Some scholars believe that modular tapered fluted titanium stems are prone to fretting wear and corrosion fracture at the connection of proximal components. The proximal cervical junction is cylindrical and does not have a tapered design, allowing the stress concentration to increase. The proximal cervical component of the prosthesis is connected with the distal handle by a locking screw. If the locking screw fails, the teeth on both proximal and distal components will not bite each other, resulting in the proximal part to loosen, followed by mechanical separation.
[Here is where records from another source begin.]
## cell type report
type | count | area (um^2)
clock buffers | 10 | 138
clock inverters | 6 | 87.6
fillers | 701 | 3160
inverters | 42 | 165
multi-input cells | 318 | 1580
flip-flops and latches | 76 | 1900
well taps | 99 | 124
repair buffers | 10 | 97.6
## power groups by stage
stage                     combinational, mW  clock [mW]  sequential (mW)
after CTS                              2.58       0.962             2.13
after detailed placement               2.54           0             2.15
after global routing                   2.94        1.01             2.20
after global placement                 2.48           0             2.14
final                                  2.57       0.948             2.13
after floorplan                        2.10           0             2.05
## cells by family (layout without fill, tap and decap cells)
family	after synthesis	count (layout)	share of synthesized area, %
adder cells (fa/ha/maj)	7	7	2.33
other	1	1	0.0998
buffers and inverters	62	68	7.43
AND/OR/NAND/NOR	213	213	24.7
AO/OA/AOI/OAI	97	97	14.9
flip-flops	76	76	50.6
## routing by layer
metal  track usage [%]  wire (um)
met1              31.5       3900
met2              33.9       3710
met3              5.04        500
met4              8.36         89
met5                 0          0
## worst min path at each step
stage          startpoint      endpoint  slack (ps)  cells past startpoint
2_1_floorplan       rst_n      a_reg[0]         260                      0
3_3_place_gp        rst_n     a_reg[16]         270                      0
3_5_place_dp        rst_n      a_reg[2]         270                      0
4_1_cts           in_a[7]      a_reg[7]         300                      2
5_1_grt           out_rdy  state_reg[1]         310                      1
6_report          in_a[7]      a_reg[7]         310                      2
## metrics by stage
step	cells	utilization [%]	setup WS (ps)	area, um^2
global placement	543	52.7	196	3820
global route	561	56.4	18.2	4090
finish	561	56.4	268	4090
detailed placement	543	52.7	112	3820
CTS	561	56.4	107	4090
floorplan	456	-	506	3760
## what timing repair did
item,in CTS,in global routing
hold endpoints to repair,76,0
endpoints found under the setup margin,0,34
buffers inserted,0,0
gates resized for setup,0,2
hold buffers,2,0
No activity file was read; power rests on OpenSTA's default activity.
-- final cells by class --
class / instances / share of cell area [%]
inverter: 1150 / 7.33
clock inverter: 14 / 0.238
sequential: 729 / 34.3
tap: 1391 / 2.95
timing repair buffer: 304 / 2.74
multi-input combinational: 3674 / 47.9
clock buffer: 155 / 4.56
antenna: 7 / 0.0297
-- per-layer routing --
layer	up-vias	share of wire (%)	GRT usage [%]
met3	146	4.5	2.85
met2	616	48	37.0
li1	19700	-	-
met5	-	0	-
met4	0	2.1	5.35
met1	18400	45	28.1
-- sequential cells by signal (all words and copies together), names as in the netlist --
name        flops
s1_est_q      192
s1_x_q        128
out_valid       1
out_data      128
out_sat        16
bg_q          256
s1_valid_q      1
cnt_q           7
In the present study, the modular groups demonstrated two proximal segment dissociation, and the incidence of mechanical failure of the modular stem was similar to that in the study of Park et al.27. By contrast, the nonmodular tapered fluted titanium stems avoids the potential risk of modular fretting corrosion and joint dissociation.

The present study has several limitations to acknowledge. First, the retrospective nature of the study makes it prone to selection bias. Although prospective randomized controlled studies can better control confounders and selective bias, they are difficult to be carried out in revision surgery. Second, the sample size was limited, and the selection of prosthesis was limited. Therefore, the results obtained were limited and could not be widely generalized to all modular and nonmodular tapered fluted titanium stems. Given the low incidence of subsidence, this study is underpowered, limiting our ability to correlate subsidence with the risk of dislocation. A large investigation with more patients experiencing subsidence of the stem would be necessary to provide greater statistically significant information on the subsidence related to the dislocation risk for this finding. Third, the attending surgeons who performed the revision came from two different institutions.

In conclusion, both modular and nonmodular tapered fluted titanium stems can achieve satisfactory mid-term clinical and radiographic results in patients who undergo femoral revision. Furthermore, compared with nonmodular tapered fluted titanium stems, modular tapered fluted titanium stems have good control of lower limb length and low incidence of prosthetic subsidence.